Well I can add my two cents, I just feel I am way, way less experienced than you. I hope I can help you anyway. –  Vladimir Cravero Jul 28 at 16:09
    
Could we talk about sensitivity and noise? –  George Herold Jul 29 at 0:25
    
@GeorgeHerold that's out of my capabilities but I feel that much more might be added to this question, I'm starting a bounty on it. –  Vladimir Cravero Jul 31 at 14:19

1 Answer 1

up vote 15 down vote accepted

I am not an expert in the field but I can try to help jotting down some quick ideas.

Hall effect sensor
pros:

  • galvanic insulation between the measurement circuit and the circuit to be measured
  • they can be placed anywhere on the current path (voltage is not a problem), thus easyness of installation and eventually servicing
  • they nearly do not affect the measured current so they are great if this is a concern

cons:

  • cost: a high current, precise sensor can cost tens of bucks
  • bandwidth: the sensor and the sensed wire are coupled through a transformer, and of course it has its own frequecny response. A piece of copper (aka shunt resistor) is less affected by this problem.
  • magnetic fields: an external fixed magnetic field can cause an offset in the measurement that must be somehow taken into account

Shunt resistor
pros:

  • small and cheap, I bet that with a good pcb manufacturer you can make your shunt resistor on the pcb paying only for the increased size, but keep in mind that the copper resistivity depends on temperature, moreover the pcb outer layers thickness is not precise while inner layers are somewhat better.

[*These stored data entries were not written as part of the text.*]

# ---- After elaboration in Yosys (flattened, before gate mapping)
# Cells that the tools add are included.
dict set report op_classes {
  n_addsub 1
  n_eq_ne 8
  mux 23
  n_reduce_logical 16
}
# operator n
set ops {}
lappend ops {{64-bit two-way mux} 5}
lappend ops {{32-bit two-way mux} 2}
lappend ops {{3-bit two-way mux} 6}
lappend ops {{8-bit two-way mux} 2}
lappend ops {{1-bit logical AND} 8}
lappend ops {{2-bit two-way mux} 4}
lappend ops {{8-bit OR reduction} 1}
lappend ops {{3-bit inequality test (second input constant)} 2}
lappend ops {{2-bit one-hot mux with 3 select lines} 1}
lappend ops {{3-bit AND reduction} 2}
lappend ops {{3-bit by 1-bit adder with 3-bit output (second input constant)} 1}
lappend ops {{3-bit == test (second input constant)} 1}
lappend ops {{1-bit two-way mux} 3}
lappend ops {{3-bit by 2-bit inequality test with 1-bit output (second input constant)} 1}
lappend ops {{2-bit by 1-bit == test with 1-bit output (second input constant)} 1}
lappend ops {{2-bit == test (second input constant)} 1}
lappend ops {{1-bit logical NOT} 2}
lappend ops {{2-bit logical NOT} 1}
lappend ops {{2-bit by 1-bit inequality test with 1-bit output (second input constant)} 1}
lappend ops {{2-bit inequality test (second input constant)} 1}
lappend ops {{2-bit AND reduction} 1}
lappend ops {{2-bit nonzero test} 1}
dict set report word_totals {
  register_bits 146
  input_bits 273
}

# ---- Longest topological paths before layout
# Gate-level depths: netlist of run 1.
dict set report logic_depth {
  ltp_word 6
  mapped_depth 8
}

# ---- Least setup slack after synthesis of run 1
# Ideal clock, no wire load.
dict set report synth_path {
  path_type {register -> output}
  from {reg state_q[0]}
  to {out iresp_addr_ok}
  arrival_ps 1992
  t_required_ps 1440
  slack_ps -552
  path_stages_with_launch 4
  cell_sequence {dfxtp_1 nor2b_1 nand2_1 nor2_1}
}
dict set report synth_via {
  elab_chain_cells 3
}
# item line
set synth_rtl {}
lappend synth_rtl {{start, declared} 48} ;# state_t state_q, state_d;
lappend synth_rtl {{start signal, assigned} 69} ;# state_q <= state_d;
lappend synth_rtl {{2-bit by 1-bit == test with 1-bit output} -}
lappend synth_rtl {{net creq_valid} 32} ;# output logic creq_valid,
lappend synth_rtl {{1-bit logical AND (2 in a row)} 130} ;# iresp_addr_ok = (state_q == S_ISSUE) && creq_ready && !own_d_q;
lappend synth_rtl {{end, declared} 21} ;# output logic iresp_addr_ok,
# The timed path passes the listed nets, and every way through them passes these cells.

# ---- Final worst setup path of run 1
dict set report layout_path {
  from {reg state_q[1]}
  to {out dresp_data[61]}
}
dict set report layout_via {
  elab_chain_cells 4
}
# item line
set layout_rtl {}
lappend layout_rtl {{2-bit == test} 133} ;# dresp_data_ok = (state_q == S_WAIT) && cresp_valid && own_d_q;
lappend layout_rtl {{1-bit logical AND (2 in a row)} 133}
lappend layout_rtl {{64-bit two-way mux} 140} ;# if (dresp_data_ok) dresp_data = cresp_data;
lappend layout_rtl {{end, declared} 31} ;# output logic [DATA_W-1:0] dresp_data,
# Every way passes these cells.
**src/rtl/gmii_rx_pkg.sv**
```systemverilog
// Shared definitions for the GMII receive path: FSM states, CRC-32 constants
// and the default legal frame-length window.
package gmii_rx_pkg;

    typedef enum logic [1:0] {
        IDLE,
        PREAMBLE,
        DATA,
        DROP
    } rx_state_t;

    localparam logic [31:0] CRC_POLY    = 32'hEDB8_8320;
    localparam logic [31:0] CRC_INIT    = 32'hFFFF_FFFF;
    localparam logic [31:0] CRC_RESIDUE = 32'hDEBB_20E3;

    localparam logic [7:0] SFD = 8'hD5;
    localparam logic [7:0] PRE = 8'h55;

    localparam int MIN_LEN_DEF = 64;
    localparam int MAX_LEN_DEF = 1518;

endpackage

```
**src/rtl/crc32_d8.sv**
```systemverilog
// One-byte step of the reflected Ethernet CRC-32; purely combinational so the
// TX FCS generator can reuse it unchanged.
module crc32_d8
    import gmii_rx_pkg::*;
(
    input  logic [31:0] crc_in,
    input  logic [7:0]  data,
    output logic [31:0] crc_out
);

    logic [31:0] c;

    // NOTE: c is assigned before the loop reads it, so every path drives it and no latch is inferred.
    always_comb begin
        c = crc_in;
        for (int i = 0; i < 8; i++) begin
            c = (c[0] ^ data[i]) ? ((c >> 1) ^ CRC_POLY) : (c >> 1);
        end
        crc_out = c;
    end

endmodule

```
**src/rtl/gmii_rx_framer.sv**
```systemverilog
// GMII receive framer: strips preamble/SFD and FCS, checks CRC, length and
// rx_er, and reports per-frame status plus good/bad frame statistics.
module gmii_rx_framer
    import gmii_rx_pkg::*;
#(
    parameter int MIN_LEN = MIN_LEN_DEF,
    parameter int MAX_LEN = MAX_LEN_DEF
) (
    input  logic        clk,
    input  logic        rst_n,
    input  logic        rx_dv,
    input  logic        rx_er,
    input  logic [7:0]  rx_d,
    input  logic        clear,
    output logic        out_valid,
    output logic [7:0]  out_data,
    output logic        out_sof,
    output logic        out_eof,
    output logic        out_err,
    output logic [15:0] frame_len,
    output logic [23:0] good_cnt,
    output logic [23:0] bad_cnt
);

    localparam logic [15:0] MIN_L   = 16'(MIN_LEN);
    localparam logic [15:0] MAX_L   = 16'(MAX_LEN);
    localparam logic [15:0] FCS_LEN = 16'd4;

    rx_state_t       state;
    logic [31:0]     crc;
    logic [31:0]     crc_next;
    logic [3:0][7:0] dly;
    logic [15:0]     byte_cnt;
    logic            er_seen;

    logic            short_frame;
    logic            len_bad;
    logic            drop_end;

    crc32_d8 u_crc (
        .crc_in  (crc),
        .data    (rx_d),
        .crc_out (crc_next)
    );

    // byte_cnt holds the full post-SFD total when rx_dv falls in DATA.
    assign short_frame = (byte_cnt <= FCS_LEN);
    assign len_bad     = (byte_cnt < MIN_L) || (byte_cnt > MAX_L);
    assign drop_end    = (state == DROP) && !rx_dv;

    // NOTE: sequential state uses non-blocking assignments so every register samples pre-edge values.
    always_ff @(posedge clk or negedge rst_n) begin
        if (!rst_n) begin
            state     <= IDLE;
            crc       <= '0;
            // NOTE: the delay line is reset too, so nothing stale can leak out after a mid-frame reset.
            dly       <= '0;
            byte_cnt  <= '0;
            er_seen   <= 1'b0;
            out_valid <= 1'b0;
            out_data  <= '0;
            out_sof   <= 1'b0;
            out_eof   <= 1'b0;
            out_err   <= 1'b0;
            frame_len <= '0;
        end else begin
            out_valid <= 1'b0;
            out_sof   <= 1'b0;
            out_eof   <= 1'b0;
            case (state)
                IDLE: begin
                    if (rx_dv) begin
                        state <= (rx_d == PRE) ? PREAMBLE : DROP;
                    end
                end
                PREAMBLE: begin
                    if (!rx_dv) begin
                        state <= IDLE;
                    end else if (rx_d == SFD) begin
                        state    <= DATA;
                        crc      <= CRC_INIT;
                        byte_cnt <= '0;
                        er_seen  <= 1'b0;
                    end else if (rx_d != PRE) begin
                        state <= DROP;
                    end
                end
                DATA: begin
                    if (rx_dv) begin
                        crc <= crc_next;
                        dly <= {dly[2:0], rx_d};
                        if (byte_cnt != 16'hFFFF) begin
                            byte_cnt <= byte_cnt + 16'd1;
                        end
                        if (rx_er) begin
                            er_seen <= 1'b1;
                        end
                        // Emitting only once four bytes are buffered keeps the FCS off the output.
                        if (byte_cnt >= FCS_LEN) begin
                            out_valid <= 1'b1;
                            out_data  <= dly[3];
                            out_sof   <= (byte_cnt == FCS_LEN);
                        end
                    end else begin
                        state     <= IDLE;
                        out_eof   <= 1'b1;
                        out_err   <= (crc != CRC_RESIDUE) || er_seen || rx_er || len_bad || short_frame;
                        frame_len <= short_frame ? 16'd0 : (byte_cnt - FCS_LEN);
                    end
                end
                DROP: begin
                    if (!rx_dv) begin
                        state <= IDLE;
                    end
                end
                default: state <= IDLE;
            endcase
        end
    end

    // Counting from the registered strobe lets a coincident clear win cleanly.
    always_ff @(posedge clk or negedge rst_n) begin
        if (!rst_n) begin
            good_cnt <= '0;
            bad_cnt  <= '0;
        end else if (clear) begin
            good_cnt <= '0;
            bad_cnt  <= '0;
        end else begin
            if (out_eof && !out_err) begin
                good_cnt <= good_cnt + 24'd1;
            end
            if ((out_eof && out_err) || drop_end) begin
                bad_cnt <= bad_cnt + 24'd1;
            end
        end
    end

endmodule

```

  • You can get cheap SMD shunt resistors down to 1m\$\Omega\$ from ohmite

cons:

  • they can dissipate quite an amount of power, and a tradeoff exists between precision and dissipated power. They can get quite hot too.
  • they do affect the measured circuit, namely there's a voltage drop across them and that might not be acceptable for very low voltage, high current applications. You can't measure the current consumed by an array of cores that are powered with 1.8V with a shunt that drops some 100mV

That is just what comes to me from the top of my mind, I'd be very happy to integrate/correct this list reflecting any reasonable comment from below.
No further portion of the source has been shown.